THE PROBLEM>
Each record, exactly as written, should be printed again.

RECORDS FOR THE EXERCISE START

===== config.mk =====
export PLATFORM = sky130hd
export DESIGN_NAME = ppf_frame_out
export DESIGN_NICKNAME = d
export VERILOG_FILES = /design/src/ppf_pkg.sv /design/src/ppf_frame_out.sv /design/src/ppf_fifo.sv
export SDC_FILE = /design/constraint.sdc
export NUM_CORES = 2
export LEC_CHECK = 0
export BUFFER_PORTS_ARGS = -buffer_cell sky130_fd_sc_hd__buf_2
export CAP_MARGIN = 10
export CORE_MARGIN = 4
export CORE_UTILIZATION = 63
export CTS_BUF_LIST = sky130_fd_sc_hd__clkbuf_8
export DETAILED_ROUTE_END_ITERATION = 8
export MAX_ROUTING_LAYER = met4
export PLACE_DENSITY_LB_ADDON = 0.12
export SLEW_MARGIN = 40
export SYNTH_ARGS = -nofsm -noshare
export SYNTH_HDL_FRONTEND = slang
export SYNTH_SLANG_ARGS = --single-unit

===== constraint.sdc =====
create_clock -name ref_clk -period 13.4 [get_ports ref_clk]
set_input_delay 0 -clock ref_clk [delete_from_list [all_inputs] [get_ports ref_clk]]
set_output_delay 0 -clock ref_clk [all_outputs]
set_load 0.1 [all_outputs]
## config.mk

```make
export PLATFORM = sky130hd
export DESIGN_NAME = lmp_monitor_flat
export DESIGN_NICKNAME = d
export VERILOG_FILES = /design/src/include/lmp_pkg.sv /design/src/include/lmp_link_if.sv /design/src/hw/lmp_monitor.sv /design/src/flat_wrapper.sv
export SDC_FILE = /design/constraint.sdc
export NUM_CORES = 1
export LEC_CHECK = 0
export BUFFER_PORTS_ARGS = -buffer_cell sky130_fd_sc_hd__buf_2
export CORE_MARGIN = 3
export CORE_UTILIZATION = 37
export CTS_BUF_LIST = sky130_fd_sc_hd__clkbuf_8
export CTS_CLUSTER_DIAMETER = 120
export CTS_CLUSTER_SIZE = 40
export DETAILED_ROUTE_END_ITERATION = 6
export GPL_ROUTABILITY_DRIVEN = 0
export PLACE_DENSITY = 0.64
export REMOVE_ABC_BUFFERS = 1
export SYNTH_ARGS = -nofsm -noshare
export SYNTH_HDL_FRONTEND = slang
export SYNTH_SLANG_ARGS = --single-unit
```

## constraint.sdc

```tcl
create_clock -name pclk -period 9.2 [get_ports pclk]
set_input_delay 0.92 -clock pclk [delete_from_list [all_inputs] [get_ports pclk]]
set_output_delay 0.92 -clock pclk [all_outputs]
set_load 0.01 [all_outputs]
```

RECORDS FOR THE EXERCISE END

YOUR SOLUTION>
===== config.mk =====
export PLATFORM = sky130hd
export DESIGN_NAME = ppf_frame_out
export DESIGN_NICKNAME = d
export VERILOG_FILES = /design/src/ppf_pkg.sv /design/src/ppf_frame_out.sv /design/src/ppf_fifo.sv
export SDC_FILE = /design/constraint.sdc
export NUM_CORES = 2
export LEC_CHECK = 0
export BUFFER_PORTS_ARGS = -buffer_cell sky130_fd_sc_hd__buf_2
export CAP_MARGIN = 10
export CORE_MARGIN = 4
export CORE_UTILIZATION = 63
export CTS_BUF_LIST = sky130_fd_sc_hd__clkbuf_8
export DETAILED_ROUTE_END_ITERATION = 8
export MAX_ROUTING_LAYER = met4
export PLACE_DENSITY_LB_ADDON = 0.12
export SLEW_MARGIN = 40
export SYNTH_ARGS = -nofsm -noshare
export SYNTH_HDL_FRONTEND = slang
export SYNTH_SLANG_ARGS = --single-unit

===== constraint.sdc =====
create_clock -name ref_clk -period 13.4 [get_ports ref_clk]
set_input_delay 0 -clock ref_clk [delete_from_list [all_inputs] [get_ports ref_clk]]
set_output_delay 0 -clock ref_clk [all_outputs]
set_load 0.1 [all_outputs]
## config.mk

```make
export PLATFORM = sky130hd
export DESIGN_NAME = lmp_monitor_flat
export DESIGN_NICKNAME = d
export VERILOG_FILES = /design/src/include/lmp_pkg.sv /design/src/include/lmp_link_if.sv /design/src/hw/lmp_monitor.sv /design/src/flat_wrapper.sv
export SDC_FILE = /design/constraint.sdc
export NUM_CORES = 1
export LEC_CHECK = 0
export BUFFER_PORTS_ARGS = -buffer_cell sky130_fd_sc_hd__buf_2
export CORE_MARGIN = 3
export CORE_UTILIZATION = 37
export CTS_BUF_LIST = sky130_fd_sc_hd__clkbuf_8
export CTS_CLUSTER_DIAMETER = 120
export CTS_CLUSTER_SIZE = 40
export DETAILED_ROUTE_END_ITERATION = 6
export GPL_ROUTABILITY_DRIVEN = 0
export PLACE_DENSITY = 0.64
export REMOVE_ABC_BUFFERS = 1
export SYNTH_ARGS = -nofsm -noshare
export SYNTH_HDL_FRONTEND = slang
export SYNTH_SLANG_ARGS = --single-unit
```

## constraint.sdc

```tcl
create_clock -name pclk -period 9.2 [get_ports pclk]
set_input_delay 0.92 -clock pclk [delete_from_list [all_inputs] [get_ports pclk]]
set_output_delay 0.92 -clock pclk [all_outputs]
set_load 0.01 [all_outputs]
```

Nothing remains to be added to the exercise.